It’s all about SL*
Chapter 4 of Google’s SRE book focus on defining service level as a measurement tool. I know, this is not a SRE post, but bare with me for a few moments, so we could all speak the same language. What are those service levels?- SLI – service level indicator: “A carefully defined quantitative measure of some aspect of the level of service that is provided”. SLI is just a fancy name for a metric that lets us measure how well a service is functioning. For example, the percentage of failed requests, out of all requests.
- SLO – service level objective: “A target value or range of values for a service level that is measured by an SLI”. Given an SLI, the SLO defines what should be the value (or range of values) for these metrics. For example – given the previous SLI (percentage of failed requests), one can define an SLO of 5%.
- SLA – service level agreement: “An explicit or implicit contract with your users that includes consequences of meeting (or missing) the SLOs they contain”. SLA is how we communicate outside our SLOs. Giving the previous example, our SLO should be 5%, but we can decide our SLA is a bit less strict – for example 10%. This gives us some flexibility because usually breaching an SLA usually has a business impact (for example, our SLA might be part of the contract we signed with our users).
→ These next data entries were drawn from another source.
<file path="config.mk">
export PLATFORM = sky130hd
export DESIGN_NAME = charger_fault_status_bank
export DESIGN_NICKNAME = d
export VERILOG_FILES = /design/src/charger_status_pkg.sv /design/src/status_follow.sv /design/src/charger_fault_status_bank.sv
export SDC_FILE = /design/constraint.sdc
export NUM_CORES = 1
export LEC_CHECK = 0
export BUFFER_PORTS_ARGS = -buffer_cell sky130_fd_sc_hd__buf_2
export CAP_MARGIN = 20
export CORE_MARGIN = 8
export CORE_UTILIZATION = 36
export CTS_CLUSTER_DIAMETER = 60
export DETAILED_ROUTE_END_ITERATION = 8
export GPL_ROUTABILITY_DRIVEN = 0
export MAX_ROUTING_LAYER = met4
export PLACE_DENSITY = 0.73
export SETUP_SLACK_MARGIN = 0.02
export SYNTH_ARGS = -nofsm -noshare
export SYNTH_HDL_FRONTEND = slang
export SYNTH_HIERARCHICAL = 1
export SYNTH_SLANG_ARGS = --single-unit
export TNS_END_PERCENT = 100
</file>
<file path="constraint.sdc">
create_clock -name clk_sys -period 1 [get_ports clk_sys]
set_clock_uncertainty 0.1 [all_clocks]
set_input_delay 0.05 -clock clk_sys [delete_from_list [all_inputs] [get_ports clk_sys]]
set_output_delay 0.05 -clock clk_sys [all_outputs]
set_load 0.1 [all_outputs]
</file>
Measuring our AppSec program
You can’t manage what you can’t measurePeter DruckerDefining metrics is critical to a successful AppSec program (And you can see that bot SAMM and BSIMM specify it). Measuring our AppSec program serves 2 purposes:
- Allows us to declare what is important to us, and clearly communicate it
- Allows us to track our progress, especially to measure if our money/time is well spent
- SRI – service risk indicator: a carefully defined quantitative measure of some aspect of the risk of service that is provided (almost the same definition). This should be a single metric that allows us to measure the risk of a given service (or maybe a team/company/feature?). Here the examples could be – number of monthly security incidents, number of monthly reports from a bug bounty, SAST/DAST input, PRs with security code review, or maybe even percentage of features that conduct a threat model.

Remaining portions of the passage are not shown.